▶ Task prompt: Please check every line of the listing for "Skew" and copy each line where it is found.

***** Excerpted records

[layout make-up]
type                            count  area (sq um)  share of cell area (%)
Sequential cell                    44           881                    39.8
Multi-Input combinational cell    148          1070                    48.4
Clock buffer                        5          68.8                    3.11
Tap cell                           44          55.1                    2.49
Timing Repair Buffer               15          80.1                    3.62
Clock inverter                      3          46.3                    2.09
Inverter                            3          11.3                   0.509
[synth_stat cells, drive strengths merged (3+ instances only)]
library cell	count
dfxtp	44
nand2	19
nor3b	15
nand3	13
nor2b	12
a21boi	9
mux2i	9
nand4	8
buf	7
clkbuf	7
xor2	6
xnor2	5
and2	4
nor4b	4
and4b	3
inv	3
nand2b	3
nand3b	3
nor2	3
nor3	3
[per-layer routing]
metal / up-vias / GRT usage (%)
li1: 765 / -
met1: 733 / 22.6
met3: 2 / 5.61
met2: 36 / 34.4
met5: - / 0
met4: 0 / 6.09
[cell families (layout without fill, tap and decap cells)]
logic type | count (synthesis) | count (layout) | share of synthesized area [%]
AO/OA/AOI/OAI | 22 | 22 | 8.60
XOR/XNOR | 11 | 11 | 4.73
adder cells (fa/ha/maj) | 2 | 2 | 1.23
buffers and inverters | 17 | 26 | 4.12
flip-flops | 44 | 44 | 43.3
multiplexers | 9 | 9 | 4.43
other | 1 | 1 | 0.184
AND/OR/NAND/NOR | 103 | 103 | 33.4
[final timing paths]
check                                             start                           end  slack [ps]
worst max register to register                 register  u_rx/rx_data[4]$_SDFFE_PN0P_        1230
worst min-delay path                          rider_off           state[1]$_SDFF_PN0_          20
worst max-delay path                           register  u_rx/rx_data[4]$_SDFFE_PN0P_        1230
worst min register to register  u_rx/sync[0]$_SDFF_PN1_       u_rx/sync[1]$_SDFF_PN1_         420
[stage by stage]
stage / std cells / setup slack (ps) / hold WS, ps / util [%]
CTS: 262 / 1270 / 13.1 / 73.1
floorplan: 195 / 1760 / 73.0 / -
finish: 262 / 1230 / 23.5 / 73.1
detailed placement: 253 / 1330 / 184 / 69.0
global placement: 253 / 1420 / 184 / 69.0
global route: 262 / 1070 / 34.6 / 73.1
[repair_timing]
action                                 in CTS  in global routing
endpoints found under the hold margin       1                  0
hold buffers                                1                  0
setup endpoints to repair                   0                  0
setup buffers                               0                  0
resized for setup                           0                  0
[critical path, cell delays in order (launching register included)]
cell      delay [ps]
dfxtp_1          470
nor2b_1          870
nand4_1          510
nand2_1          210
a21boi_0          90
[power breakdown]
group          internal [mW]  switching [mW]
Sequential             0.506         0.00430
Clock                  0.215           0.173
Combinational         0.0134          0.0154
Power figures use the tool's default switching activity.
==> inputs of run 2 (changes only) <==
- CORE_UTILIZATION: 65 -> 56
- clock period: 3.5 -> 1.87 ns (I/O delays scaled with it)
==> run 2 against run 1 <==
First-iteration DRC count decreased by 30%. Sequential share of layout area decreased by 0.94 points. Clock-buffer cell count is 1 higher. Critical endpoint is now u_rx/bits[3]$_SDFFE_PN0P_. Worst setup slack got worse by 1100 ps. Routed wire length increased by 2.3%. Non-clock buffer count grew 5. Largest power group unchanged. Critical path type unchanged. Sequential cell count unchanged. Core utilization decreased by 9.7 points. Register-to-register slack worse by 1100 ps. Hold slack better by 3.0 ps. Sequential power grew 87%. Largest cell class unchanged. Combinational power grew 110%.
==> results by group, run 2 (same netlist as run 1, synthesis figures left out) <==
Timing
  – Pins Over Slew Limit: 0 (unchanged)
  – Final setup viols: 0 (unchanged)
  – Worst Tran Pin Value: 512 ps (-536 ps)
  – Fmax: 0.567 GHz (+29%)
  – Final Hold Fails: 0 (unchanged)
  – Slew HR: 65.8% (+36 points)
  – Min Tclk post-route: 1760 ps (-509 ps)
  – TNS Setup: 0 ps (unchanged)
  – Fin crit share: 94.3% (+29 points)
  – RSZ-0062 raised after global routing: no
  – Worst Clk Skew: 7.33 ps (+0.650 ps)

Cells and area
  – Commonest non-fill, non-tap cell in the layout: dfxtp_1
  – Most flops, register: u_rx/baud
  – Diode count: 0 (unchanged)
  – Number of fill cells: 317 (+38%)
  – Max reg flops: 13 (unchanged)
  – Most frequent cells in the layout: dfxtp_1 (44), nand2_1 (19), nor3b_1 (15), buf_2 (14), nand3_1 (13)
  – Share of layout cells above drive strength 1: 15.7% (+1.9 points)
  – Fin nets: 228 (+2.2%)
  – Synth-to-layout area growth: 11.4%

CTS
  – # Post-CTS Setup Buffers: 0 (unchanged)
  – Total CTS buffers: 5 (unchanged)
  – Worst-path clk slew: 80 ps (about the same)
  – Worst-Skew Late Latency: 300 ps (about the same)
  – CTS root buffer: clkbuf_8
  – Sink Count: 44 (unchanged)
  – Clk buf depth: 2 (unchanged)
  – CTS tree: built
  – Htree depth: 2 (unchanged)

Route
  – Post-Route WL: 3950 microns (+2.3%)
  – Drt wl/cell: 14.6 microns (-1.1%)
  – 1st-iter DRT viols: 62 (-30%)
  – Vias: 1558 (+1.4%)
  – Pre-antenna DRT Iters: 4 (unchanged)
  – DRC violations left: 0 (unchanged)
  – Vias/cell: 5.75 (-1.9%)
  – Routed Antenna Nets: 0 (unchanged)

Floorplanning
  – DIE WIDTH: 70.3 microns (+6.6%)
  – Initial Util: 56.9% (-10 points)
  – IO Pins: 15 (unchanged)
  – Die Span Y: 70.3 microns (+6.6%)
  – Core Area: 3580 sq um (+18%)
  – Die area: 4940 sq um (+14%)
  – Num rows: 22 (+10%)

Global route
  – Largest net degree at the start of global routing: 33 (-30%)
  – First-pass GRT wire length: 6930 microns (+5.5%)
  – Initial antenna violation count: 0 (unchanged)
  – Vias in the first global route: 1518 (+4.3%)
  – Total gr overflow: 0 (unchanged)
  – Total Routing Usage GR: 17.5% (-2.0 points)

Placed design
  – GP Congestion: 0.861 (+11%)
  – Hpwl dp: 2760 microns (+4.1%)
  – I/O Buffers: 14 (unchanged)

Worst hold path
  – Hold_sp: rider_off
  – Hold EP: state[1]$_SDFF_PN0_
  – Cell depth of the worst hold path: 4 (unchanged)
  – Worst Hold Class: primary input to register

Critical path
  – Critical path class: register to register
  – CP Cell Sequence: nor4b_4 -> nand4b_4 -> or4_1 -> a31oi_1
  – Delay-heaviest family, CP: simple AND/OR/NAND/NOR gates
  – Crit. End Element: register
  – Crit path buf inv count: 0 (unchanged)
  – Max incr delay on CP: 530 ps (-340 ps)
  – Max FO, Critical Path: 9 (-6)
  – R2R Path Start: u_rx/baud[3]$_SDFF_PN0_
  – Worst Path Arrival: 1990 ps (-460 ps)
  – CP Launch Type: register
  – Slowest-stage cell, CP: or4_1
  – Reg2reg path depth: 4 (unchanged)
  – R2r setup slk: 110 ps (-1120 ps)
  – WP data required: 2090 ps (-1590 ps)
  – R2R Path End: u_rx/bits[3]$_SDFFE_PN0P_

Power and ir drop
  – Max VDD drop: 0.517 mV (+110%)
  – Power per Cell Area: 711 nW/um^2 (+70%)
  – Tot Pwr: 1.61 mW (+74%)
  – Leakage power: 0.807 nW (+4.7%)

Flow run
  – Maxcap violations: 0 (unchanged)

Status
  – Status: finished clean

**********

▶ Solution to this task:
  – Worst Clk Skew: 7.33 ps (+0.650 ps)
  – Worst-Skew Late Latency: 300 ps (about the same)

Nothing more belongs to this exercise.